# Directions for this task
Where the records below reach the line containing "32->32 || 5", start transcribing, and end with the line containing "after elaboration: 6", exactly and with nothing else added.

# Entries supplied
__________

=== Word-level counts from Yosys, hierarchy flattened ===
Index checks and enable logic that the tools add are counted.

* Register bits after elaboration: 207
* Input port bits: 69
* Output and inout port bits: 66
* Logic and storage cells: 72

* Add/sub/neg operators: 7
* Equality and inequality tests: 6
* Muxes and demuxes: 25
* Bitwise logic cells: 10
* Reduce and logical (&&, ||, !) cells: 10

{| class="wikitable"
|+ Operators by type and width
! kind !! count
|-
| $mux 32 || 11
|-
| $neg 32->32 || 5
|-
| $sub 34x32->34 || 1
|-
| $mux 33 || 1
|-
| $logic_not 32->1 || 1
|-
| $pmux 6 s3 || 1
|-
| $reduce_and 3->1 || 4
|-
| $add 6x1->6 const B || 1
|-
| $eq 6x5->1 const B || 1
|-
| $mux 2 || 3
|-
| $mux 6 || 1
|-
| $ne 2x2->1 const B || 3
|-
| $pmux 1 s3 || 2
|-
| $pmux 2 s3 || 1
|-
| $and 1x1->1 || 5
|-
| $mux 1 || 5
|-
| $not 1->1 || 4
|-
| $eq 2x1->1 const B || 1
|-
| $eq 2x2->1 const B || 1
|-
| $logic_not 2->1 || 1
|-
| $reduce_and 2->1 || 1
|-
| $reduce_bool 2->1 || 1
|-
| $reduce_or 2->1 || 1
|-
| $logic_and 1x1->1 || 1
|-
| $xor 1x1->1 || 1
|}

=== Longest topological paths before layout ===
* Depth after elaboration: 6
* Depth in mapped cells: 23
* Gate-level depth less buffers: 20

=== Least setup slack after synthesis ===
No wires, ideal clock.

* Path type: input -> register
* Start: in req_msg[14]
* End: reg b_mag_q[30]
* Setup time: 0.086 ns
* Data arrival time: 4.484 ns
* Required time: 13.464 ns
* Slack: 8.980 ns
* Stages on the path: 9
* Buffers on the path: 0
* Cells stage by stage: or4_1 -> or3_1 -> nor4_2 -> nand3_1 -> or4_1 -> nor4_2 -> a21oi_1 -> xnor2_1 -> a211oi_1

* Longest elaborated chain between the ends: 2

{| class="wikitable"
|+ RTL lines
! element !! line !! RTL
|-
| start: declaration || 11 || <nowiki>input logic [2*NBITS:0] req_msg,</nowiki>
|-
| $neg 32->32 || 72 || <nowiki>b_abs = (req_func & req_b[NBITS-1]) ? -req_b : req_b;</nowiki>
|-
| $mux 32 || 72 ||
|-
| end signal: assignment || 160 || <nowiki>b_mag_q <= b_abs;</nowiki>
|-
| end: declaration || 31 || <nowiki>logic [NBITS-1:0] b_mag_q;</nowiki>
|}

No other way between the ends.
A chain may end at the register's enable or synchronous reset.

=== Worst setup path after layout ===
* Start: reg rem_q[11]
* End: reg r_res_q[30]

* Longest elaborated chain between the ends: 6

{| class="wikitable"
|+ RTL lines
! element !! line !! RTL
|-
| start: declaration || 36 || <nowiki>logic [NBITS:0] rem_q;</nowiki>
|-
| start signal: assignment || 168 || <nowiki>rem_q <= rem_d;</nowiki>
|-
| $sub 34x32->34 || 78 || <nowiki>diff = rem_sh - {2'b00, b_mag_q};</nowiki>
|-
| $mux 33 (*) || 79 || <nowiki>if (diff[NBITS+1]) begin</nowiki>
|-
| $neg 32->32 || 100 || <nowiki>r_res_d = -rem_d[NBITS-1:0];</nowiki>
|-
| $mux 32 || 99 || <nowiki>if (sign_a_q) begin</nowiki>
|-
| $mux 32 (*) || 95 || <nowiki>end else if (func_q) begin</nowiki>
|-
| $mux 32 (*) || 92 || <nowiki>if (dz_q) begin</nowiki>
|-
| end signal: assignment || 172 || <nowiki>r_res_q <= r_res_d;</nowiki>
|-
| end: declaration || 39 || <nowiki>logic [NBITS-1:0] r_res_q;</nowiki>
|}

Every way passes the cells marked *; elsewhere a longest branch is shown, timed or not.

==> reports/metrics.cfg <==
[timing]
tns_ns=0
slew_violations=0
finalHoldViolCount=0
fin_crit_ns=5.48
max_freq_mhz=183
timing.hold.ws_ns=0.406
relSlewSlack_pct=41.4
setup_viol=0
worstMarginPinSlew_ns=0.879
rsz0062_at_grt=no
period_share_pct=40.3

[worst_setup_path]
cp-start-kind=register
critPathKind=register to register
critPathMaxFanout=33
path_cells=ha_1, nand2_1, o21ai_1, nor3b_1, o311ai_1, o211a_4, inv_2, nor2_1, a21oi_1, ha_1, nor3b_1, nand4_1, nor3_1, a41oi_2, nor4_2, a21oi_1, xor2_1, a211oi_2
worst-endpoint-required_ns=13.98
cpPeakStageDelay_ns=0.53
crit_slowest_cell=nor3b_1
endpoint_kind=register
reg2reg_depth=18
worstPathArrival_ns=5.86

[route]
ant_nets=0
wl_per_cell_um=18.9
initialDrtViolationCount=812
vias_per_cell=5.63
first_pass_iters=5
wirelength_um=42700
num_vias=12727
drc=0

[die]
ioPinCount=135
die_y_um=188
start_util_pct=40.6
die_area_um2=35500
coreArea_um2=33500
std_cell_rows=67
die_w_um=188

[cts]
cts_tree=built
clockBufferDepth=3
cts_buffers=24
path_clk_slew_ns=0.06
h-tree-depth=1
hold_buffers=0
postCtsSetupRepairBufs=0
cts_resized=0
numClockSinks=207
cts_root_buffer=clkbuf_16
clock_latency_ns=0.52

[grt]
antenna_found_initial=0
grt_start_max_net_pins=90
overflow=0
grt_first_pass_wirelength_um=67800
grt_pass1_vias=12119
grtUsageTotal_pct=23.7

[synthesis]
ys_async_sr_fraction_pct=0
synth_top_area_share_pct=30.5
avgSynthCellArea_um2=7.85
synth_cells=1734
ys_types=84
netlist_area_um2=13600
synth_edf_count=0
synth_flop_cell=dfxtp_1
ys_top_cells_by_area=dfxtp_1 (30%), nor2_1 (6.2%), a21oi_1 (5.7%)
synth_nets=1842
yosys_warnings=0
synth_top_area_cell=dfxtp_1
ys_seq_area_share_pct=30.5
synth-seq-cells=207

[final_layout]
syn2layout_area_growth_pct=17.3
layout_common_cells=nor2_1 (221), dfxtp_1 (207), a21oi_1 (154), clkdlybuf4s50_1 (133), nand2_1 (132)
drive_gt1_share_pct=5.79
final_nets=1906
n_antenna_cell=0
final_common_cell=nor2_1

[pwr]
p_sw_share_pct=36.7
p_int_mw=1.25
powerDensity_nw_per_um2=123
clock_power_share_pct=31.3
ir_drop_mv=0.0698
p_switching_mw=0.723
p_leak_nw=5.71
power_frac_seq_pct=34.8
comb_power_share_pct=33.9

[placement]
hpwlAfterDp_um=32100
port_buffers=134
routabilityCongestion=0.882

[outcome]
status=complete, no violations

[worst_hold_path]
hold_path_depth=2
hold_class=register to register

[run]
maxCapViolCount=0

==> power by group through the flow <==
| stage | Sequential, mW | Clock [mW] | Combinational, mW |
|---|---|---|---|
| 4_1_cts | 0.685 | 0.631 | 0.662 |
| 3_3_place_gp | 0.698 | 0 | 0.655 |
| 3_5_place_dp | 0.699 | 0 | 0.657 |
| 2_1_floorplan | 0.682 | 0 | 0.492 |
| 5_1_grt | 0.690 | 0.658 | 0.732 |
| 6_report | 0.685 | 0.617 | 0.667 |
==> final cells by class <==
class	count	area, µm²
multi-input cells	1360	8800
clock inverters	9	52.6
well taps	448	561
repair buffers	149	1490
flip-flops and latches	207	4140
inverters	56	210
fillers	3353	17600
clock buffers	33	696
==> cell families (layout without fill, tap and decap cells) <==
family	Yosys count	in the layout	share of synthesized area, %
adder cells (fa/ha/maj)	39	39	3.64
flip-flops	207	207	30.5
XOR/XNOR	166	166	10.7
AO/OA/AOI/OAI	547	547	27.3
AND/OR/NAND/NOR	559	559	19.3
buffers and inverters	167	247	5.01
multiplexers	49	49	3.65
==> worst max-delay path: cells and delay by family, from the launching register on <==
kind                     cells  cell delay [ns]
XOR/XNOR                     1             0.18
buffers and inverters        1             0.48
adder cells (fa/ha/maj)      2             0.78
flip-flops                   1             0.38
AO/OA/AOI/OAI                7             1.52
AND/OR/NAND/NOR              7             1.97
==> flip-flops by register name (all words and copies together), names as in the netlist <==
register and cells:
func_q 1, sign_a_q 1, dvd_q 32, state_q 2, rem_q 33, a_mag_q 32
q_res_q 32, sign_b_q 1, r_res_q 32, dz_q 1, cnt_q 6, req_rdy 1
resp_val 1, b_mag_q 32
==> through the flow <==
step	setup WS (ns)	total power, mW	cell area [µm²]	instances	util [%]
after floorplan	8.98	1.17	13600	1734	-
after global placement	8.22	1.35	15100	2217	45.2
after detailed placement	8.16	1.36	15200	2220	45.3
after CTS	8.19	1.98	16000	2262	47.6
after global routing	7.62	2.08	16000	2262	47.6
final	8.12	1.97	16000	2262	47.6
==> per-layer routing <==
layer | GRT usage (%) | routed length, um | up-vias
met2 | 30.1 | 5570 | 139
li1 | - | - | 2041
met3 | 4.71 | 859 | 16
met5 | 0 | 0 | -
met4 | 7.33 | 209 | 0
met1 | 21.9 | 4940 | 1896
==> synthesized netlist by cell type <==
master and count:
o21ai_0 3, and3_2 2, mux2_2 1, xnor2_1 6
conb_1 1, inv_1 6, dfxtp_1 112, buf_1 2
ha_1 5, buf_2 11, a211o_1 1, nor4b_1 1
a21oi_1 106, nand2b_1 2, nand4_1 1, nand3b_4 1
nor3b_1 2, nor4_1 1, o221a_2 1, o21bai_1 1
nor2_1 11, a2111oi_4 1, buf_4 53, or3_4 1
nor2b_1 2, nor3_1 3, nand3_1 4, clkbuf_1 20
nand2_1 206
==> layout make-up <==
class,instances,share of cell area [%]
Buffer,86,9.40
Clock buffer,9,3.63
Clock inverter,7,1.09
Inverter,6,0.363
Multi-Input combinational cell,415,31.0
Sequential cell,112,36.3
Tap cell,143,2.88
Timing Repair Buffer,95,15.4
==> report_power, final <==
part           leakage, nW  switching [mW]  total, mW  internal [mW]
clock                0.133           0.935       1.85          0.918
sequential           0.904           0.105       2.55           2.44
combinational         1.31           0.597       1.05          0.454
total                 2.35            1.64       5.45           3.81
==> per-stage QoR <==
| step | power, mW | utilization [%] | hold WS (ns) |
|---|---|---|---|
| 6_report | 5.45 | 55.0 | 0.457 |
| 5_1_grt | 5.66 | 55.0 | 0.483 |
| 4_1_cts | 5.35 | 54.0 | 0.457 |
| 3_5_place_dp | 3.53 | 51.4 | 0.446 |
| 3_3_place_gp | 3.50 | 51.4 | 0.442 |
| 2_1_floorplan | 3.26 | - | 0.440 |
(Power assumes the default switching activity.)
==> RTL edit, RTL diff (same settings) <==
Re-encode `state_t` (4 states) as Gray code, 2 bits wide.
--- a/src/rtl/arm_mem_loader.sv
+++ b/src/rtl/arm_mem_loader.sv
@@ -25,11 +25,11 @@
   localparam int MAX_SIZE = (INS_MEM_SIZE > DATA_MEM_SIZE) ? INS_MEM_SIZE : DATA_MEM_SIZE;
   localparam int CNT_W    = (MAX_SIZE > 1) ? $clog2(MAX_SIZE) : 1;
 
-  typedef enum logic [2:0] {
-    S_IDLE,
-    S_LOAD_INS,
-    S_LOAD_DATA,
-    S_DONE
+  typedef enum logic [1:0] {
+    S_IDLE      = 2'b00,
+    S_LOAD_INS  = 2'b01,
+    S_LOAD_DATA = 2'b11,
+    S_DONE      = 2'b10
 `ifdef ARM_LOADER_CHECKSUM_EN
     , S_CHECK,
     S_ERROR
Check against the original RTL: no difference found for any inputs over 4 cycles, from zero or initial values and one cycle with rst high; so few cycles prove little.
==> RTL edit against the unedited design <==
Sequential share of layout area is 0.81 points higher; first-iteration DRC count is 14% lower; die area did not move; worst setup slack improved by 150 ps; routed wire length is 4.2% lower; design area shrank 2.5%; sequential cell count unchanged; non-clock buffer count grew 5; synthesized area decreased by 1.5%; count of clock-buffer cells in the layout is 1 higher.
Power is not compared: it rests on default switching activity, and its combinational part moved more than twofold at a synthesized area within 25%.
<file path="config.mk">
export PLATFORM = sky130hd
export DESIGN_NAME = f2f_track_decoder
export DESIGN_NICKNAME = d
export VERILOG_FILES = /design/src/rtl/f2f_track_decoder.sv
export SDC_FILE = /design/constraint.sdc
export NUM_CORES = 1
export LEC_CHECK = 0
export CORE_MARGIN = 3
export CORE_UTILIZATION = 35
export CTS_CLUSTER_DIAMETER = 150
export DETAILED_ROUTE_END_ITERATION = 8
export SYNTH_ARGS = -nofsm -noshare
export SYNTH_HDL_FRONTEND = slang
export SYNTH_SLANG_ARGS = --single-unit
</file>
<file path="constraint.sdc">
create_clock -name clk -period 5.7 [get_ports clk]
set_clock_uncertainty 0.2 [all_clocks]
set_input_delay 1.425 -clock clk [delete_from_list [all_inputs] [get_ports clk]]
set_output_delay 1.425 -clock clk [all_outputs]
set_load 0.02 [all_outputs]
</file>
<file path="src/rtl/f2f_track_decoder.sv">
// F2F (Aiken biphase) magnetic-stripe track decoder: clock recovery, sync lock,
// start-sentinel hunt, 4+parity character framing and LRC check.
module f2f_track_decoder #(
  parameter int unsigned SYNC_ZEROS   = 8,
  parameter int unsigned MIN_INTERVAL = 4,
  parameter int unsigned TIMEOUT      = 20'hFFFFF
) (
  input  logic       clk,
  input  logic       rst_n,
  input  logic       f2f_in,
  output logic       locked,
  output logic [3:0] char_data,
  output logic       char_valid,
  output logic       char_perr,
  output logic       track_done,
  output logic       lrc_err,
  output logic       abort
);
  localparam int unsigned CW = 20;
  localparam int unsigned ZW = 16;
  localparam logic [4:0] START_SENT = 5'b01011;
  localparam logic [3:0] END_SENT   = 4'hF;

  typedef enum logic [2:0] {S_IDLE, S_SYNC, S_HUNT, S_DATA, S_LRC} state_t;
  state_t state, state_nxt;

  logic [2:0]    sync_q;
  logic [CW-1:0] cnt, cnt_d, t_ref, t_ref_d, half_len, half_len_d, thresh;
  logic          half_pend, half_pend_d, have_ref, have_ref_d;
  logic [ZW-1:0] zero_cnt, zero_cnt_d, zero_nxt;
  logic [4:0]    window, window_d, win_nxt;
  logic [2:0]    bit_cnt, bit_cnt_d;
  logic [3:0]    lrc_acc, lrc_acc_d;
  logic          locked_d, char_valid_d, char_perr_d, track_done_d, lrc_err_d, abort_d;
  logic [3:0]    char_data_d;
  logic          edge_det, acc_edge, full_cell, in_track, frame_err, bit_ev, char_end;
  logic          timeout, sync_done;

  // Edge = change of the synchronized level; short intervals are glitches
  assign edge_det  = sync_q[1] ^ sync_q[2];
  assign acc_edge  = edge_det && (cnt >= CW'(MIN_INTERVAL));
  assign thresh    = t_ref - (t_ref >> 2);
  assign full_cell = cnt >= thresh;
  assign in_track  = (state == S_HUNT) || (state == S_DATA) || (state == S_LRC);
  assign frame_err = in_track && acc_edge && full_cell && half_pend;
  assign bit_ev    = in_track && acc_edge && (full_cell ^ half_pend);
  assign win_nxt   = {~full_cell, window[4:1]};
  assign char_end  = bit_ev && (bit_cnt == 3'd4);
  assign timeout   = !acc_edge && (cnt >= CW'(TIMEOUT));
  assign zero_nxt  = !have_ref ? ZW'(1) : (full_cell ? zero_cnt + ZW'(1) : '0);
  assign sync_done = acc_edge && (zero_nxt == ZW'(SYNC_ZEROS));

  always_ff @(posedge clk or negedge rst_n) begin
    if (!rst_n) state <= S_IDLE;
    else        state <= state_nxt;
  end

  always_comb begin
    state_nxt = state;
    case (state)
      S_IDLE: if (acc_edge) state_nxt = S_SYNC;
      S_SYNC: begin
        if (sync_done)    state_nxt = S_HUNT;
        else if (timeout) state_nxt = S_IDLE;
      end
      S_HUNT: begin
        if (frame_err)                            state_nxt = S_IDLE;
        else if (bit_ev && win_nxt == START_SENT) state_nxt = S_DATA;
        else if (timeout)                         state_nxt = S_IDLE;
      end
      S_DATA: begin
        if (frame_err)                                state_nxt = S_IDLE;
        else if (char_end && win_nxt[3:0] == END_SENT) state_nxt = S_LRC;
        else if (timeout)                             state_nxt = S_IDLE;
      end
      S_LRC: begin
        if (frame_err || char_end || timeout) state_nxt = S_IDLE;
      end
      default: state_nxt = S_IDLE;
    endcase
  end

  // Datapath and registered-output next values
  always_comb begin
    cnt_d        = acc_edge ? '0 : ((&cnt) ? cnt : cnt + CW'(1));
    t_ref_d      = t_ref;
    half_len_d   = half_len;
    half_pend_d  = half_pend;
    have_ref_d   = have_ref;
    zero_cnt_d   = zero_cnt;
    window_d     = window;
    bit_cnt_d    = bit_cnt;
    lrc_acc_d    = lrc_acc;
    locked_d     = locked;
    char_data_d  = char_data;
    char_valid_d = 1'b0;
    char_perr_d  = char_perr;
    track_done_d = 1'b0;
    lrc_err_d    = lrc_err;
    abort_d      = abort;
    case (state)
      S_IDLE: begin
        if (acc_edge) begin
          zero_cnt_d = '0;
          have_ref_d = 1'b0;
        end
      end
      S_SYNC: begin
        if (acc_edge) begin
          t_ref_d    = (!have_ref || full_cell) ? cnt : {cnt[CW-2:0], 1'b0};
          have_ref_d = 1'b1;
          zero_cnt_d = zero_nxt;
          if (sync_done) begin
            locked_d    = 1'b1;
            window_d    = '0;
            half_pend_d = 1'b0;
          end
        end
      end
      S_HUNT, S_DATA, S_LRC: begin
        if (frame_err) begin
          abort_d      = 1'b1;
          track_done_d = 1'b1;
        end else if (acc_edge) begin
          if (full_cell) begin
            t_ref_d = cnt;
          end else if (!half_pend) begin
            half_len_d  = cnt;
            half_pend_d = 1'b1;
          end else begin
            t_ref_d     = half_len + cnt;
            half_pend_d = 1'b0;
          end
        end
        if (bit_ev) begin
          window_d  = win_nxt;
          bit_cnt_d = bit_cnt + 3'd1;
          if (state == S_HUNT) begin
            if (win_nxt == START_SENT) begin
              char_valid_d = 1'b1;
              char_data_d  = START_SENT[3:0];
              char_perr_d  = 1'b0;
              lrc_err_d    = 1'b0;
              abort_d      = 1'b0;
              lrc_acc_d    = START_SENT[3:0];
              bit_cnt_d    = '0;
            end
          end else if (char_end) begin
            bit_cnt_d    = '0;
            char_valid_d = 1'b1;
            char_data_d  = win_nxt[3:0];
            char_perr_d  = ~(^win_nxt);
            if (state == S_DATA) begin
              lrc_acc_d = lrc_acc ^ win_nxt[3:0];
            end else begin
              lrc_err_d    = (win_nxt[3:0] != lrc_acc) || ~(^win_nxt);
              track_done_d = 1'b1;
            end
          end
        end
        if (timeout && state != S_HUNT) begin
          abort_d      = 1'b1;
          track_done_d = 1'b1;
        end
      end
      default: ;
    endcase
    if (state_nxt == S_IDLE && state != S_IDLE) begin
      locked_d    = 1'b0;
      half_pend_d = 1'b0;
      window_d    = '0;
    end
  end

  always_ff @(posedge clk or negedge rst_n) begin
    if (!rst_n) begin
      sync_q     <= '0;
      cnt        <= '0;
      t_ref      <= '0;
      half_len   <= '0;
      half_pend  <= 1'b0;
      have_ref   <= 1'b0;
      zero_cnt   <= '0;
      window     <= '0;
      bit_cnt    <= '0;
      lrc_acc    <= '0;
      locked     <= 1'b0;
      char_data  <= '0;
      char_valid <= 1'b0;
      char_perr  <= 1'b0;
      track_done <= 1'b0;
      lrc_err    <= 1'b0;
      abort      <= 1'b0;
    end else begin
      sync_q     <= {sync_q[1:0], f2f_in};
      cnt        <= cnt_d;
      t_ref      <= t_ref_d;
      half_len   <= half_len_d;
      half_pend  <= half_pend_d;
      have_ref   <= have_ref_d;
      zero_cnt   <= zero_cnt_d;
      window     <= window_d;
      bit_cnt    <= bit_cnt_d;
      lrc_acc    <= lrc_acc_d;
      locked     <= locked_d;
      char_data  <= char_data_d;
      char_valid <= char_valid_d;
      char_perr  <= char_perr_d;
      track_done <= track_done_d;
      lrc_err    <= lrc_err_d;
      abort      <= abort_d;
    end
  end

endmodule
</file>
==> results.tsv <==
stage	metric	value	unit
layout	fillers	2116	
critical_path	slowest_delay	370	ps
floorplan	die_x	154	microns
pwr	p_leak	0.00386	uW
critical_path	required	5750	ps
drt	viasPerCell	5.41	
floorplan	die_h	154	microns
synthesis	synth_seq_cells	105	
floorplan	rows	53	
drt	first_iter_violations	434	
sta	relSlewSlack	39.1	%
sta	report.final.hold_viol_count	0	
sta	hold_slack	152	ps
sta	period_minus_slack	5610	ps
synthesis	synth-seq-area-share	34.3	%
sta	setup_viol_count_final	0	
synthesis	synth_top_flop_cell	dfrtp_1	
layout	fin_util	40.9	%
global_routing	overflow	0	
pwr	p_per_area	372	nW/um^2
global_routing	grt_pass1_wl	31400	microns
critical_path	reg2reg_to	half_pend	
placed_design	place_congestion	0.813	
global_routing	grt_pass1_vias	6151	
global_routing	track_usage	15.8	%
critical_path	crit_arrival	5660	ps
min_path	min_path_type	flop to flop	
synthesis	async_flop_share	100	%
drt	final_antenna_net_count	0	
critical_path	cp_slowest_cell	dfrtp_1	
critical_path	cp-end-kind	flop	
layout	diodes	0	
synthesis	ys_types	68	
clocking	cts.sinks	105	
pwr	vdd_ir_drop_max	0.157	mV
critical_path	cp_max_fo	6	
synthesis	synth-edff-count	0	
clocking	clock_latency	360	ps
sta	fin_crit_sh	98.5	%
status	status	finished, final reports clean	
sta	fmax	178	MHz
clocking	cts_hold_buf	0	
min_path	holdCritStartpoint	sync_q[0]	
floorplan	pin_count	13	
synthesis	netlist_area	7660	sq um
sta	grt_setup_unrepaired	true	
global_routing	antenna_found_initial	0	
synthesis	synth_nets	960	
sta	maxSlewViolCount	0	
drt	routed_wl	18600	microns
critical_path	reg2reg_from	t_ref[0]	
clocking	numCtsBuffers	9	
drt	firstDrtPassIters	5	
clocking	clk_pin_slew	70	ps
flow_run	maxCapViolations	0	
synthesis	yosys_warnings	0	
synthesis	syn_inst	889	
placed_design	dp.cells	1165	
placed_design	portBuffers	12	
sta	tightest_slew	904	ps
min_path	whs_endpoint	sync_q[1]	
layout	syn_to_final_growth	13.7	%
clocking	htreeDepth	3	
clocking	clockRootBuffer	clkbuf_16	
critical_path	worst_setup_path_start_kind	flop	
layout	fin_cells	1189	
drt	num_vias	6429	
clocking	cts_tree	built	
layout	drive_above_1_share	12.6	%
placed_design	dpl.hpwl	13700	microns
drt	drcViolationCount	0	
floorplan	core-area	21300	sq um
floorplan	start_util	36.0	%
clocking	clockBufferDepth	2	
global_routing	grt_max_degree	53	
critical_path	ff2ff_setup_slack	90	ps
critical_path	r2r_cells	28	
layout	nets	980	
synthesis	avgSynthCellArea	8.61	sq um
min_path	min_path_cells	0	
critical_path	worst-setup-path-type	flop to flop	
drt	avgRoutedWirePerCell	15.6	microns
floorplan	die-area	23700	sq um
worst max path at each step:
stage / start / end / slack, ps
detailed placement: t_ref[0] / half_pend / -190
global placement: t_ref[0] / locked / -110
CTS: t_ref[0] / window[4] / 10
floorplan: t_ref[0] / half_pend / 20
finish: t_ref[0] / half_pend / 90
global route: t_ref[0] / half_pend / -270
where the power goes:
group          internal [uW]  switching, uW  leakage (uW)
Clock                    367            292      0.000148
Sequential               820            116       0.00143
Combinational            723            919       0.00228
flip-flops by register name, indices dropped and copies added (netlist names), 3 cells and up:
| name | flops |
|---|---|
| bit_cnt | 3 |
| lrc_acc | 4 |
| sync_q | 3 |
| half_len | 20 |
| char_data | 4 |
| t_ref | 20 |
| state | 3 |
| window | 4 |
| zero_cnt | 16 |
| cnt | 20 |
cell type report:
type	instances	area [sq um]	share of cell area [%]
Clock buffer	11	253	2.90
Multi-Input combinational cell	703	4870	55.9
Inverter	41	156	1.80
Tap cell	275	344	3.95
Timing Repair Buffer	49	399	4.58
Clock inverter	5	62.6	0.718
Sequential cell	105	2630	30.2
cell usage in the layout (no fill, tap or decap), types with 18 or more instances in the layout:
cell type / netlist / routed
nor2_1: 71 / 66
mux2_2: 18 / 18
xnor2_1: 23 / 23
nor3_1: 28 / 26
nand3_1: 33 / 31
a21oi_1: 52 / 50
xor2_1: 35 / 35
buf_4: 0 / 37
dfrtp_1: 105 / 105
nand2_1: 85 / 84
o21ai_0: 78 / 72
ha_1: 66 / 64
inv_1: 41 / 38
metal layers:
| layer | part of all wire [%] | track usage (%) | routed length (microns) | vias to the layer above |
|---|---|---|---|---|
| met5 | 0 | 0 | 0 | - |
| met4 | 1.4 | 4.54 | 258 | 0 |
| met3 | 2.7 | 1.69 | 505 | 15 |
| met2 | 44 | 24.3 | 8280 | 75 |
| met1 | 51 | 23.6 | 9560 | 3060 |
| li1 | - | - | - | 3279 |
cell families (layout without fill, tap and decap cells):
logic type / after synthesis / after routing / share of synthesized area (%)
adders and majority gates: 68 / 68 / 11.3
muxes: 19 / 19 / 2.78
AOI/OAI and AO/OA: 243 / 243 / 20.3
xor gates and xnor gates: 58 / 58 / 6.63
DFF: 105 / 105 / 34.3
buffers and inverters: 81 / 106 / 4.36
and+or+nand+nor: 315 / 315 / 20.4
worst max-delay path: cells and delay by family (launching register included):
family	cells	cell delay, ps
AO/OA/AOI/OAI	12	2530
XOR/XNOR	1	140
adder cells (fa/ha/maj)	4	1040
buffers and inverters	4	360
flip-flops	1	370
AND/OR/NAND/NOR	7	850
repair_timing:
action	CTS	global route
setup endpoints to repair	6	34
buffers inserted	3	6
pin swaps	7	26
gates resized for setup	4	34
stage by stage:
stage | total power [uW] | TNS [ps] | setup WS (ps) | cell area [sq um]
floorplan | 2120 | 0 | 19.8 | 7710
global placement | 2480 | -616 | -109 | 8210
detailed placement | 2500 | -1080 | -191 | 8210
CTS | 3200 | 0 | 15.0 | 8570
global route | 3540 | -2310 | -272 | 8710
finish | 3240 | 0 | 86.5 | 8710
cell usage after synthesis, types with 6 or more instances:
| master | count | area, sq um |
|---|---|---|
| nor2_1 | 71 | 267 |
| inv_1 | 41 | 154 |
| o21a_1 | 7 | 52.6 |
| o211ai_1 | 6 | 45.0 |
| and2_1 | 8 | 50.1 |
| a211oi_1 | 8 | 60.1 |
| nand3_1 | 33 | 165 |
| xnor2_1 | 23 | 201 |
| xor2_1 | 35 | 307 |
| nor3_1 | 28 | 140 |
| a31oi_1 | 7 | 43.8 |
| ha_1 | 66 | 826 |
| or3_1 | 13 | 81.3 |
| nand2b_1 | 10 | 62.6 |
| o21ai_0 | 78 | 390 |
| o22ai_1 | 11 | 68.8 |
| a21oi_1 | 52 | 260 |
| clkbuf_1 | 30 | 113 |
| and3_1 | 13 | 81.3 |
| nor2b_1 | 11 | 68.8 |
| or2_2 | 7 | 43.8 |
| dfrtp_1 | 105 | 2630 |
| mux2_2 | 18 | 203 |
| a221oi_1 | 6 | 52.6 |
| nand4_1 | 12 | 75.1 |
| o31ai_1 | 14 | 105 |
| a21o_1 | 9 | 67.6 |
| nand2_1 | 85 | 319 |
No activity file was read; power rests on OpenSTA's default activity.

__________

# Result for this task
| $neg 32->32 || 5
|-
| $sub 34x32->34 || 1
|-
| $mux 33 || 1
|-
| $logic_not 32->1 || 1
|-
| $pmux 6 s3 || 1
|-
| $reduce_and 3->1 || 4
|-
| $add 6x1->6 const B || 1
|-
| $eq 6x5->1 const B || 1
|-
| $mux 2 || 3
|-
| $mux 6 || 1
|-
| $ne 2x2->1 const B || 3
|-
| $pmux 1 s3 || 2
|-
| $pmux 2 s3 || 1
|-
| $and 1x1->1 || 5
|-
| $mux 1 || 5
|-
| $not 1->1 || 4
|-
| $eq 2x1->1 const B || 1
|-
| $eq 2x2->1 const B || 1
|-
| $logic_not 2->1 || 1
|-
| $reduce_and 2->1 || 1
|-
| $reduce_bool 2->1 || 1
|-
| $reduce_or 2->1 || 1
|-
| $logic_and 1x1->1 || 1
|-
| $xor 1x1->1 || 1
|}

=== Longest topological paths before layout ===
* Depth after elaboration: 6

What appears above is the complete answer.